===== RECORD EXCERPTS

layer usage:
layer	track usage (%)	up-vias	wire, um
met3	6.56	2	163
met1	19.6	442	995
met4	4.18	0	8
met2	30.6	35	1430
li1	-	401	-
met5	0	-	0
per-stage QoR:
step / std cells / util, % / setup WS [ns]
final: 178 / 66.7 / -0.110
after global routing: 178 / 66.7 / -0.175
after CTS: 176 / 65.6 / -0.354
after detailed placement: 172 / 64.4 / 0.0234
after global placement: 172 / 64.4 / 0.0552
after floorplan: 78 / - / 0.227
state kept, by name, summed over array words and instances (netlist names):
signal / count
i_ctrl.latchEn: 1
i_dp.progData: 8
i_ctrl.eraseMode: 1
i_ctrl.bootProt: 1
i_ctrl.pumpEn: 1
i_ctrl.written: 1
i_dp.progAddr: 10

==========
===== RECORD EXCERPTS

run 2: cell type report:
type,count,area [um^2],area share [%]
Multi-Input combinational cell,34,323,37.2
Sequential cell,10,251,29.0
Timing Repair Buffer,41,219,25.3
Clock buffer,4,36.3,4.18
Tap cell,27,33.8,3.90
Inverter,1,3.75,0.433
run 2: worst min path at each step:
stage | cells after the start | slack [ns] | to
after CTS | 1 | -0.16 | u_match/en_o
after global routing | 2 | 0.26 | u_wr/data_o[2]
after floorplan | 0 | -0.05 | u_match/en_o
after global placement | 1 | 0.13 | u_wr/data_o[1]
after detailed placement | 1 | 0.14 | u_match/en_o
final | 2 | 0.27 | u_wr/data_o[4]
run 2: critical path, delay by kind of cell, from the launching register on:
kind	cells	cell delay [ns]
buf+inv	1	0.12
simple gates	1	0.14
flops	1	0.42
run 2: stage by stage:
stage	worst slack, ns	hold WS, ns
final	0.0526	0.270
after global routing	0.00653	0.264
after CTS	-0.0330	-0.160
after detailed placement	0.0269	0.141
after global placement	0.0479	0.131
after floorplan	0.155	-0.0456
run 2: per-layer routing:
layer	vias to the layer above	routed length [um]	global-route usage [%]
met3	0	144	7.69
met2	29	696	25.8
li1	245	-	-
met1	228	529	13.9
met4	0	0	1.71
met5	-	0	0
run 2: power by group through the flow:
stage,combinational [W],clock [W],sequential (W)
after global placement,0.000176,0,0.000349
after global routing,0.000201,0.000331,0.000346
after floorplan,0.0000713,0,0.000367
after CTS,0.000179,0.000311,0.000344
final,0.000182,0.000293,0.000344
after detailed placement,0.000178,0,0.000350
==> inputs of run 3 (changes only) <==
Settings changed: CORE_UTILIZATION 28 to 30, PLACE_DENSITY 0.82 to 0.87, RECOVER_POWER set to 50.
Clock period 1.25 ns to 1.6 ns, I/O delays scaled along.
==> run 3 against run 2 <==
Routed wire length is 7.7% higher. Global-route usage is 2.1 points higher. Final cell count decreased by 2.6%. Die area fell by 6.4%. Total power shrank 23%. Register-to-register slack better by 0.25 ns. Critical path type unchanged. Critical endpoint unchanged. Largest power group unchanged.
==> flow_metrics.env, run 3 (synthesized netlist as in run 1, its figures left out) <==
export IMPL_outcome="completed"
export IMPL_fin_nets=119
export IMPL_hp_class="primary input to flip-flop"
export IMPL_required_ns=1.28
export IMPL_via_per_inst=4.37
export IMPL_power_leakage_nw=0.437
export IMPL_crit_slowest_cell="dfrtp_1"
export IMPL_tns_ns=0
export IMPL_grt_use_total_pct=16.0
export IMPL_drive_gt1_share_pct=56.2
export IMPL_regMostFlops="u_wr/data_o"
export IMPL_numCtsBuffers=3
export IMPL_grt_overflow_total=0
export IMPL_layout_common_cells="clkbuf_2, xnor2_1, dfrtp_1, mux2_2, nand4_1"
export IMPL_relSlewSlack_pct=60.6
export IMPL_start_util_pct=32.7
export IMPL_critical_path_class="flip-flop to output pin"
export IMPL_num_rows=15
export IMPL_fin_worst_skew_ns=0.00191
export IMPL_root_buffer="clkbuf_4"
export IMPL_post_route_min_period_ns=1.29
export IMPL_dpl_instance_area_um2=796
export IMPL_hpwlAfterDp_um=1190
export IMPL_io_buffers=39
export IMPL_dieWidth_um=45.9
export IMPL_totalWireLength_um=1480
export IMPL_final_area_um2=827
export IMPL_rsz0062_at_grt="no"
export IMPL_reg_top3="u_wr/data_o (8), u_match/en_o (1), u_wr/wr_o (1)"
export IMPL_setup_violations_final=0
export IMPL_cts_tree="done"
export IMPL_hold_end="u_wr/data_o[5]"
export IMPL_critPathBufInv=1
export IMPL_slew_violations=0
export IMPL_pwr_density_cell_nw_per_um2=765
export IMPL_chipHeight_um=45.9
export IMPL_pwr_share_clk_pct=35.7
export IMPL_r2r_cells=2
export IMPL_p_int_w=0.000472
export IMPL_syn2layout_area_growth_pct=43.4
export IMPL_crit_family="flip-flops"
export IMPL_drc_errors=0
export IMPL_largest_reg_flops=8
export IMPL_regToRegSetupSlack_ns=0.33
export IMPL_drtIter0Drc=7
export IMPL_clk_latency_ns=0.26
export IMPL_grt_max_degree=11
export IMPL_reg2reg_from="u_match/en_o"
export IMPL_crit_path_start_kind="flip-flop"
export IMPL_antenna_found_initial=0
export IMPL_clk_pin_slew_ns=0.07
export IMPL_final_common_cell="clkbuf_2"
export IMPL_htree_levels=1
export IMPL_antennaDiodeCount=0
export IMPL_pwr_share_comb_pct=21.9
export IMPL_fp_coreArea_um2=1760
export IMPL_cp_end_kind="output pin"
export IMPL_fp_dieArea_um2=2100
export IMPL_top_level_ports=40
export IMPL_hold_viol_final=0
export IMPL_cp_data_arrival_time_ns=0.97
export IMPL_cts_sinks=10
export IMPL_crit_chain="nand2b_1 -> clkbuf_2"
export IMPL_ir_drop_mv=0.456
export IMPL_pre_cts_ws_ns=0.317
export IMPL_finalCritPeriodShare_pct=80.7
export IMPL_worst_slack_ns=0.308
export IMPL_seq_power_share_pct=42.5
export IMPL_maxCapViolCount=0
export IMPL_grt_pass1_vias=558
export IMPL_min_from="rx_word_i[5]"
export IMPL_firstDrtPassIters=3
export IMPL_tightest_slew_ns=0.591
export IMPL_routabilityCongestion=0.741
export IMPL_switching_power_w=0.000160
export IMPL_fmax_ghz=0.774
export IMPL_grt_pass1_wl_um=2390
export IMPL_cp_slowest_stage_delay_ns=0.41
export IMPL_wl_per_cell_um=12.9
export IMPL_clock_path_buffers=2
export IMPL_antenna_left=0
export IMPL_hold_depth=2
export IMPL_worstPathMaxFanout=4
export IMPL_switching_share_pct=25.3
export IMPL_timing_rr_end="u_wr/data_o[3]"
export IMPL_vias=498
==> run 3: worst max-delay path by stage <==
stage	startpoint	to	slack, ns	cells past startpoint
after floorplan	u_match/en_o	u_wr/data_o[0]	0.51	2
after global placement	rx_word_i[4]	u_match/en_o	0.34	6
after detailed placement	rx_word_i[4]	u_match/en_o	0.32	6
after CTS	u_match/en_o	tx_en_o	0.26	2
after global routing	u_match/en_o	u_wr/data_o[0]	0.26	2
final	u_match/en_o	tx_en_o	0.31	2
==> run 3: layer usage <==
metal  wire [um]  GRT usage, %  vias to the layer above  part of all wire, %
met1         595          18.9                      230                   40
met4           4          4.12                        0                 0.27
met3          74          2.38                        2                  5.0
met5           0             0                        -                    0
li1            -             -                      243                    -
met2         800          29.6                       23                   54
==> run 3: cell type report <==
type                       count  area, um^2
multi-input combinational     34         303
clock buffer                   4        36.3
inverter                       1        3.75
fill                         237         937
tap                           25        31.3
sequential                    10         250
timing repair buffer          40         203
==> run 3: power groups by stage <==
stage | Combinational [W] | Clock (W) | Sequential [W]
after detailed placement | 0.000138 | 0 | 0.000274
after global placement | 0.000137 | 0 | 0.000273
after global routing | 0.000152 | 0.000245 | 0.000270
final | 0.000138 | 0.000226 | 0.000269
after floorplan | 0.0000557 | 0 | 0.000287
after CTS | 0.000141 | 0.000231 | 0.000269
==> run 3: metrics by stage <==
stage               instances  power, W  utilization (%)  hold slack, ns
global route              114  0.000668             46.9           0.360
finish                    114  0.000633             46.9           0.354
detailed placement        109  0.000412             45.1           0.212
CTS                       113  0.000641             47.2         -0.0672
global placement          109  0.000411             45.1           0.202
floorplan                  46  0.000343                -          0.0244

==========

The reply should consist solely of the lines above from the one that has "export IMPL_grt_pass1_wl_um=2390" through the one that has "export IMPL_switching_share_pct=25.3", reproduced exactly.

export IMPL_grt_pass1_wl_um=2390
export IMPL_cp_slowest_stage_delay_ns=0.41
export IMPL_wl_per_cell_um=12.9
export IMPL_clock_path_buffers=2
export IMPL_antenna_left=0
export IMPL_hold_depth=2
export IMPL_worstPathMaxFanout=4
export IMPL_switching_share_pct=25.3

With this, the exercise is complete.